2022 年，南昌大学王红明教授等在SQ2 的结构中引入亲水锚PEG链获得了具有NIR吸收的两亲性方酸菁光敏剂SQ6[37]。SQ6 在水溶液中通过自组装形成具有H-二聚体亚结构的均匀纳米球SQ6-NPs。重组能计算表明SQ6H-二聚体的低频面外振动模式加速了电子的非辐射衰减过程，使得激发态能量能快速转变为热能。因此，SQ6-NPs 的水溶液（80 μM）在808 nm激光（0.3 W/cm2，4 min）照射下温度可达96.1°C，光热转化效率高达81.3%。B16F10 黑色素瘤细胞与SQ6-NPs 在无光照条件下共孵育，即使SQ6-NPs 的浓度高达100 μM也未引发明显的细胞毒性，但用808 nm（0.3 W/cm2）激光照射5 min后，细胞存活率随着SQ6-NPs浓度的增加而显著下降，说明SQ6-NPs 对肿瘤细胞有明显的光毒性。在黑色素瘤荷瘤小鼠模型上通过尾部静脉注射SQ6-NPs（10 mg/kg），24 h 后经808 nm（0.3 W/cm2）激光照射7 min，肿瘤部位的温度快速升至53.8°C，而注射生理盐水的对照组温度仅升至36.1 °C。注射SQ6-NPs 的荷瘤小鼠经激光治疗22 h，其肿瘤体积比对照组有明显的减小，而小鼠体重有所增加。体内和体外的光热治疗实验表明SQ6-NPs 具有良好的水溶性、生理稳定性和生物相容性，以及有效的肿瘤积累和肿瘤抑制作用。

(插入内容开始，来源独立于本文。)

File: config.mk
export PLATFORM = sky130hd
export DESIGN_NAME = joystick_rotator_command
export DESIGN_NICKNAME = d
export VERILOG_FILES = /design/src/hdl/jrc_pkg.sv /design/src/hdl/joystick_rotator_command.sv /design/src/hdl/jrc_cfg_regs.sv /design/src/hdl/jrc_axis.sv
export SDC_FILE = /design/constraint.sdc
export NUM_CORES = 1
export LEC_CHECK = 0
export BUFFER_PORTS_ARGS = -buffer_cell sky130_fd_sc_hd__buf_2
export CAP_MARGIN = 40
export CORE_MARGIN = 5
export CORE_UTILIZATION = 59
export DETAILED_ROUTE_END_ITERATION = 16
export GPL_ROUTABILITY_DRIVEN = 0
export PLACE_DENSITY = 0.87
export SLEW_MARGIN = 20
export SYNTH_ARGS = -nofsm -noshare
export SYNTH_HDL_FRONTEND = slang
export SYNTH_SLANG_ARGS = --single-unit
File: constraint.sdc
create_clock -name clk -period 9.8 [get_ports clk]
set_input_delay 1.96 -clock clk [delete_from_list [all_inputs] [get_ports clk]]
set_output_delay 1.96 -clock clk [all_outputs]
set_load 0.1 [all_outputs]
--- config.mk ---
export PLATFORM = sky130hd
export DESIGN_NAME = preemptive_sjf_scheduler_top_flat
export DESIGN_NICKNAME = d
export VERILOG_FILES = /design/src/rtl/sjf_pkg.sv /design/src/rtl/sjf_ifs.sv /design/src/rtl/sjf_ram.sv /design/src/rtl/preemptive_sjf_scheduler_top.sv /design/src/flat_wrapper.sv
export SDC_FILE = /design/constraint.sdc
export NUM_CORES = 1
export LEC_CHECK = 0
export ABC_AREA = 1
export ABC_CLOCK_PERIOD_IN_PS = 4500
export BUFFER_PORTS_ARGS = -buffer_cell sky130_fd_sc_hd__clkbuf_2
export CORE_ASPECT_RATIO = 0.7
export CORE_MARGIN = 5
export CORE_UTILIZATION = 35
export CTS_CLUSTER_SIZE = 28
export DETAILED_ROUTE_END_ITERATION = 7
export GPL_ROUTABILITY_DRIVEN = 0
export HOLD_SLACK_MARGIN = 0.1
export PLACE_DENSITY = 0.57
export SETUP_SLACK_MARGIN = 0.2
export SLEW_MARGIN = 20
export SYNTH_ARGS = -nofsm -noshare
export SYNTH_HDL_FRONTEND = slang
export SYNTH_SLANG_ARGS = --single-unit
--- constraint.sdc ---
create_clock -name clk -period 4.5 [get_ports clk]
set_input_delay 0.675 -clock clk [delete_from_list [all_inputs] [get_ports clk]]
set_output_delay 0.675 -clock clk [all_outputs]
set_load 0.01 [all_outputs]
--- src/rtl/sjf_pkg.sv ---
// Package for the shortest-remaining-time scheduler: field widths, item codes,
// the job table word and the sequencer states. No dependencies.
package sjf_pkg;

	localparam int MAX_JOBS_DEF = 16;

	localparam int FUNC_W  = 1;
	localparam int SLOT_W  = 4;
	localparam int BURST_W = 10;
	localparam int TIME_W  = 16;
	localparam int COUNT_W = 5;

	localparam logic [FUNC_W-1:0] FUNC_LOAD = 1'b0;
	localparam logic [FUNC_W-1:0] FUNC_TICK = 1'b1;

	typedef struct packed {
		logic [BURST_W-1:0] burst;
		logic [TIME_W-1:0]  arrive;
		logic [BURST_W-1:0] remain;
	} job_word_t;

	localparam int JOB_WORD_W = $bits(job_word_t);

	typedef enum logic [4:0] {
		ST_IDLE  = 5'b00001,
		ST_SCAN  = 5'b00010,
		ST_DRAIN = 5'b00100,
		ST_WB    = 5'b01000,
		ST_OUT   = 5'b10000
	} sjf_state_t;

endpackage
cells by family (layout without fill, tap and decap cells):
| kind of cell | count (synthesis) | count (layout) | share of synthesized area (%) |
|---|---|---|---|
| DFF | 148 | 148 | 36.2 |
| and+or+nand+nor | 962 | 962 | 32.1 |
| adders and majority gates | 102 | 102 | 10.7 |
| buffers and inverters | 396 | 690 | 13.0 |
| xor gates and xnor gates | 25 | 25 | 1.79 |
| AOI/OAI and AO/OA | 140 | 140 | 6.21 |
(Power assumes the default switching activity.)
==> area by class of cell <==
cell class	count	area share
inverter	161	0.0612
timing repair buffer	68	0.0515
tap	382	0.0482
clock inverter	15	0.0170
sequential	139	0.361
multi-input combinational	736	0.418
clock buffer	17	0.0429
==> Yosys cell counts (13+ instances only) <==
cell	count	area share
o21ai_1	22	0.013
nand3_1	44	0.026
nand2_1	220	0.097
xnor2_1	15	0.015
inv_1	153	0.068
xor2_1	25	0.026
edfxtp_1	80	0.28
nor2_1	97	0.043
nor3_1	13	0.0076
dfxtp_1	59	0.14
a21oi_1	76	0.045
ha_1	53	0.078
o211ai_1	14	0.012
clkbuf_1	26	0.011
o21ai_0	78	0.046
[src/hdl/ebml_element_header_parser_defines.svh]
// Assertion macros used by the parser top level.
`ifndef EBML_ELEMENT_HEADER_PARSER_DEFINES_SVH
`define EBML_ELEMENT_HEADER_PARSER_DEFINES_SVH

// Check that cons holds in the same cycle as ante.
`define EHP_ASSERT_SAME(label, clk, rst_n, ante, cons) \
    label: assert property (@(posedge clk) disable iff (!(rst_n)) (ante) |-> (cons)) \
        else $error("ehp assertion failed");

// Check that cons holds in the cycle after ante.
`define EHP_ASSERT_NEXT(label, clk, rst_n, ante, cons) \
    label: assert property (@(posedge clk) disable iff (!(rst_n)) (ante) |=> (cons)) \
        else $error("ehp assertion failed");

`endif

[src/hdl/ehp_pkg.sv]
package ehp_pkg;

    localparam int MAX_ID_OCTETS   = 4;
    localparam int MAX_SIZE_OCTETS = 8;
    localparam int BYTE_W          = 8;
    localparam int ID_W            = 32;
    localparam int SIZE_W          = 56;
    localparam int VINT_BITS       = 7;

    typedef enum logic [1:0] {
        ST_OK         = 2'd0,
        ST_INCOMPLETE = 2'd1,
        ST_INVALID    = 2'd2
    } t_status;

    typedef enum logic [1:0] {
        PH_ID_LEAD   = 2'd0,
        PH_ID_CONT   = 2'd1,
        PH_SIZE_LEAD = 2'd2,
        PH_SIZE_CONT = 2'd3
    } t_phase;

    typedef struct packed {
        logic [BYTE_W-1:0] data_byte;
        logic              buffer_end;
    } t_in_word;

    typedef struct packed {
        logic [ID_W-1:0]   elem_id;
        logic [SIZE_W-1:0] payload_size;
        logic              size_unknown;
        logic [3:0]        header_length;
        t_status           status;
    } t_out_word;

    function automatic logic [2:0] lead_zeros(input logic [BYTE_W-1:0] b);
        logic [2:0] n;
        logic       found;
        n     = '0;
        found = 1'b0;
        for (int i = BYTE_W - 1; i >= 1; i--) begin
            if (!found) begin
                if (b[i]) begin
                    found = 1'b1;
                end else begin
                    n = n + 3'd1;
                end
            end
        end
        return n;
    endfunction

    function automatic logic [SIZE_W-1:0] size_all_ones(input logic [3:0] n);
        logic [SIZE_W-1:0] m;
        case (n)
            4'd1:    m = 56'h00_0000_0000_007F;
            4'd2:    m = 56'h00_0000_0000_3FFF;
            4'd3:    m = 56'h00_0000_001F_FFFF;
            4'd4:    m = 56'h00_0000_0FFF_FFFF;
            4'd5:    m = 56'h00_0007_FFFF_FFFF;
            4'd6:    m = 56'h00_03FF_FFFF_FFFF;
            4'd7:    m = 56'h01_FFFF_FFFF_FFFF;
            default: m = 56'hFF_FFFF_FFFF_FFFF;
        endcase
        return m;
    endfunction

endpackage

[src/hdl/ehp_in_if.sv]
interface ehp_in_if;
    import ehp_pkg::*;

    logic     valid;
    logic     ready;
    t_in_word data;

    modport source (output valid, output data, input ready);
    modport sink (input valid, input data, output ready);
endinterface

[src/hdl/ehp_out_if.sv]
interface ehp_out_if;
    import ehp_pkg::*;

    logic      valid;
    logic      ready;
    t_out_word data;

    modport source (output valid, output data, input ready);
    modport sink (input valid, input data, output ready);
endinterface
### src/rtl/opds_pkg.sv
// Package for the ordering permutation delta search core: widths, command codes,
// permutation table and the front-to-back queue entry type. No dependencies.
package opds_pkg;

    localparam int NodeW  = 18;
    localparam int Nodes  = 262144;
    localparam int WeightW = 32;
    localparam int ScoreW = 48;
    localparam int Perms  = 24;
    localparam int Slots  = 4;
    localparam int PermW  = 5;

    typedef enum logic [2:0] {
        CMD_LOAD   = 3'd0,
        CMD_SCORE  = 3'd1,
        CMD_SELECT = 3'd2,
        CMD_TRIAL  = 3'd3,
        CMD_FINISH = 3'd4,
        CMD_READ   = 3'd5,
        CMD_NOP6   = 3'd6,
        CMD_NOP7   = 3'd7
    } t_cmd;

    typedef struct packed {
        t_cmd               cmd;
        logic [NodeW-1:0]   node_from;
        logic [NodeW-1:0]   node_to;
        logic [NodeW-1:0]   position;
        logic [1:0]         slot;
        logic [WeightW-1:0] edge_weight;
    } t_item;

    // Slot that lands at position i for permutation k (swap-recursive order).
    function automatic logic [1:0] perm_slot(input logic [PermW-1:0] k, input logic [1:0] i);
        logic [7:0] row;
        begin
            case (k)
                5'd0:  row = 8'b11_10_01_00;
                5'd1:  row = 8'b10_11_01_00;
                5'd2:  row = 8'b11_01_10_00;
                5'd3:  row = 8'b01_11_10_00;
                5'd4:  row = 8'b01_10_11_00;
                5'd5:  row = 8'b10_01_11_00;
                5'd6:  row = 8'b11_10_00_01;
                5'd7:  row = 8'b10_11_00_01;
                5'd8:  row = 8'b11_00_10_01;
                5'd9:  row = 8'b00_11_10_01;
                5'd10: row = 8'b00_10_11_01;
                5'd11: row = 8'b10_00_11_01;
                5'd12: row = 8'b11_00_01_10;
                5'd13: row = 8'b00_11_01_10;
                5'd14: row = 8'b11_01_00_10;
                5'd15: row = 8'b01_11_00_10;
                5'd16: row = 8'b01_00_11_10;
                5'd17: row = 8'b00_01_11_10;
                5'd18: row = 8'b00_10_01_11;
                5'd19: row = 8'b10_00_01_11;
                5'd20: row = 8'b00_01_10_11;
                5'd21: row = 8'b01_00_10_11;
                5'd22: row = 8'b01_10_00_11;
                5'd23: row = 8'b10_01_00_11;
                default: row = 8'b11_10_01_00;
            endcase
            perm_slot = row[2*i +: 2];
        end
    endfunction

endpackage

### src/rtl/opds_front.sv
// Front part: accepts items and holds them in a short queue for the back part.
// Depends on opds_pkg.
module opds_front (
    input  logic            i_clk,
    input  logic            i_rst_n,
    input  logic            i_push,
    output logic            o_full,
    input  opds_pkg::t_item i_item,
    output logic            o_valid,
    output opds_pkg::t_item o_item,
    input  logic            i_take
);
    // two-entry queue storage
    opds_pkg::t_item r_mem [2];
    logic            r_wp, r_rp;
    logic [1:0]      r_cnt;
    logic            wr, rd;

    assign o_full  = (r_cnt == 2'd2);
    assign o_valid = (r_cnt != 2'd0);
    assign o_item  = r_mem[r_rp];
    assign wr      = i_push && !o_full;
    assign rd      = i_take && o_valid;

    // advance pointers and count
    always_ff @(posedge i_clk) begin
        if (!i_rst_n) begin
            r_wp  <= 1'b0;
            r_rp  <= 1'b0;
            r_cnt <= 2'd0;
        end else begin
            if (wr) r_wp <= ~r_wp;
            if (rd) r_rp <= ~r_rp;
            r_cnt <= r_cnt + {1'b0, wr} - {1'b0, rd};
        end
    end

    // store item
    always_ff @(posedge i_clk) begin
        if (wr) r_mem[r_wp] <= i_item;
    end

    a_cnt_range: assert property (@(posedge i_clk) disable iff (!i_rst_n) r_cnt != 2'd3)
        else $error("queue count overflow");
    a_no_take_empty: assert property (@(posedge i_clk) disable iff (!i_rst_n)
        (r_cnt == 2'd0 && !wr) |=> r_cnt == 2'd0)
        else $error("queue count rose without a write");
    a_full_hold: assert property (@(posedge i_clk) disable iff (!i_rst_n)
        (o_full && !rd) |=> o_full)
        else $error("full dropped without a read");
endmodule

### config.mk
export PLATFORM = sky130hd
export DESIGN_NAME = opds_front
export DESIGN_NICKNAME = d
export VERILOG_FILES = /design/src/rtl/opds_pkg.sv /design/src/rtl/opds_front.sv
export SDC_FILE = /design/constraint.sdc
export NUM_CORES = 1
export LEC_CHECK = 0
export BUFFER_PORTS_ARGS = -buffer_cell sky130_fd_sc_hd__buf_2
export CORE_MARGIN = 2
export CORE_UTILIZATION = 47
export DETAILED_ROUTE_END_ITERATION = 10
export HOLD_SLACK_MARGIN = 0.03
export PLACE_DENSITY_LB_ADDON = 0.2
export SLEW_MARGIN = 20
export SYNTH_ARGS = -nofsm -noshare
export SYNTH_HDL_FRONTEND = slang
export SYNTH_SLANG_ARGS = --single-unit
### constraint.sdc
create_clock -name i_clk -period 5 [get_ports i_clk]
set_input_delay 1 -clock i_clk [delete_from_list [all_inputs] [get_ports i_clk]]
set_output_delay 1 -clock i_clk [all_outputs]
set_load 0.05 [all_outputs]
==> flow_metrics.tcl <==
set metrics [dict create \
    outcome "finished, final reports clean" \
    r2r_slack_ps 2780 \
    hold_violations 0 \
    numCtsBuffers 17 \
    cts_setup_buffers 0 \
    dpl-instance-area_um2 8290 \
    cts_tree "built" \
    power_density_nw_per_um2 589 \
    fmax_mhz 294 \
    antenna_found_initial 2 \
    ys_seq_area_share_pct 76.7 \
    syn-cell-area_um2 7250 \
    die_h_um 128 \
    finalSetupViolCount 0 \
    drive_gt1_share_pct 59.8 \
    dr.pass1.iters 6 \
    antenna_left 0 \
    start_kind "register" \
    synthDominantCellAreaShare_pct 75.3 \
    insertedDiodeCount 0 \
    yosysTopAreaCell "edfxtp_1" \
    grt_max_degree 75 \
    clk-insertion-delay-late_ps 420 \
    wl_um 12100 \
    port_buffers 187 \
    crit_buf_inv 2 \
    cts_resized 0 \
    syn_area_per_cell_um2 23.5 \
    syn-num-nets 406 \
    cp.arrival_ps 2400 \
    rsz0062_at_grt "no" \
    synthArstFlopShare_pct 0 \
    grt_overflow 0 \
    critPathKind "reg -> out" \
    setup_tns_ps 0 \
    ys_top_cells_by_count "182 x edfxtp_1, 90 x mux2_4, 9 x buf_12, 5 x dfxtp_1, 4 x nor2_1" \
    slew_viol_final 0 \
    drt_iter0_markers 239 \
    critical_path.endpoint_type "primary output" \
    routed_via_density 4.77 \
    cp_top_family "flip-flops" \
    period_needed_ps 3400 \
    ys_warn_count 0 \
    reg2reg_from "r_cnt[0]" \
    leakagePower_nw 3.53 \
    initial_core_util_pct 47.9 \
    ys_ff_latch 187 \
    max_slew_margin_pct 29.3 \
    avgRoutedWirePerCell_um 17.1 \
    grtUsageTotal_pct 14.7 \
    htreeDepth 4 \
    drc 0 \
    synthFlopType "edfxtp_1" \
    netlist-cell-type-count 18 \
    die_area_um2 16400 \
    r2r_cells 3 \
    coreArea_um2 15100 \
    synth.most_common_cell "edfxtp_1" \
    gp_congestion 0.704 \
    syn-instance-count 309 \
    postLayoutCellArea_um2 8900 \
    crit_slowest_cell "dfxtp_4" \
    grt_pass1_vias 3366 \
    final_nets 606 \
    rows 45 \
    reg2reg_to "r_mem[1][15]" \
    clockBufferDepth 2 \
    clock_skew_ps 7.72 \
    clk_pin_slew_ps 60 \
    tightest_slew_ps 1060 \
    boundaryPins 188 \
    drv_cap 0 \
    required_ps 4000 \
    vias 3385 \
    finalCritPeriodShare_pct 68.1 \
    synthTopCellsByArea "edfxtp_1 75%, mux2_4 19%, buf_12 2.5%" \
    grt_pass1_wl_um 17800 \
    cpPeakStageDelay_ps 1040 \
    crit_chain "buf_12 -> mux2_4 -> buf_2" \
    crit_path_max_fanout 54 \
    clock_sinks 187 \
    clockRootBuffer "clkbuf_16" \
    worstSetupPathDepth 3 \
    syn_to_final_growth_pct 22.7 \
    crit_end "o_item[82]" \
    irDropWorstVdd_uv 543 \
    synth_edf_count 182 \
    holdBufCountCts 0 \
    die_x_um 128 \
    min_path_type "reg -> reg" \
]
[how the worst min path moves through the flow]
stage               from        to  slack [ps]  cells after the start
floorplan           r_wp      r_wp         470                      2
global placement    r_rp      r_rp         490                      2
detailed placement  r_rp  register         500                      2
CTS                 r_rp      r_rp         520                      2
global route        r_rp      r_rp         550                      2
finish              r_rp      r_rp         520                      2
[registers in the layout (all words and copies together), names as in the netlist, named ones only]
signal	cells
r_mem	182
r_cnt	2
r_rp	1
r_wp	1
[logic make-up after synthesis]
family | count (synthesis) | share of synthesized area [%]
adders and majority gates | 2 | 0.345
DFF | 187 | 76.7
and+or+nand+nor | 11 | 0.742
xor gates and xnor gates | 3 | 0.362
buffers and inverters | 13 | 2.79
AOI/OAI and AO/OA | 1 | 0.104
muxes | 92 | 18.9
[per-layer routing]
metal	part of all wire [%]	vias up	GRT usage, %
li1	-	1618	-
met3	7.7	15	5.97
met1	42	1634	18.2
met5	0.11	-	0
met4	1.2	2	4.85
met2	49	116	23.8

同年，中国科学院上海有机化学研究所高希珂研究员、南京医科大学徐华娥教授和南开大学史洋老师等制备获得了两例方酸菁光敏剂SQ10 和SQ11[36]。SQ10 和SQ11 分别与DSPE-PEG2000 通过纳米沉降的方法制备得到纳米颗粒SQ10-NPs和SQ11-NPs。在相同激光照射条件下（808 nm，0.8 W/cm2，5 min），SQ11-NPs、SQ10-NPs 和ICG 水溶液（100 μM）的温度分别上升约66°C、52°C 和53°C。SQ11-NPs 和SQ10-NPs 的光热转化效率分别为53.2%和47.3%。SQ11-NPs 或SQ10-NPs 与各种肿瘤细胞共孵育的实验结果表明SQ11-NPs和SQ10-NPs在无光照条件下表现出良好的生物安全性，而在激光照射后则对肿瘤细胞表现出高效的光消融效果，而且SQ11-NPs组的光热效果明显好于SQ10-NPs组。体内实验表明，在4T1荷瘤小鼠体内注射SQ11-NPs（200 μL，500 μg/mL），6 h后用激光照射肿瘤部位（808 nm，0.8 W/cm2，5 min），肿瘤部位温度在2 min 内升至65°C，而注射生理盐水的对照组温度仅升高约3°C。同时，小鼠体内注射SQ11-NPs并经过光照治疗后，肿瘤生长速度明显变慢，经光照治疗8 d 后显示出良好的抗肿瘤疗效。

3.2 方酸菁光敏剂用于多模态肿瘤诊疗体系

传统的光热治疗和光动力治疗在肿瘤治疗领域取得了重大突破，但单一的疗法因存在内在缺陷而疗效仍然有限。单模态光动力治疗的治疗效果往往受制于肿瘤微环境的乏氧特性[51]，而单模态PTT 的治疗效果则受制于热休克蛋白（heat shock proteins，HSP）介导的耐热性[10]。因此，多模态协同肿瘤治疗方法可以通过不同的治疗机理提供互补的肿瘤治疗方式，从而有效提高肿瘤治疗效果[38,41,52]。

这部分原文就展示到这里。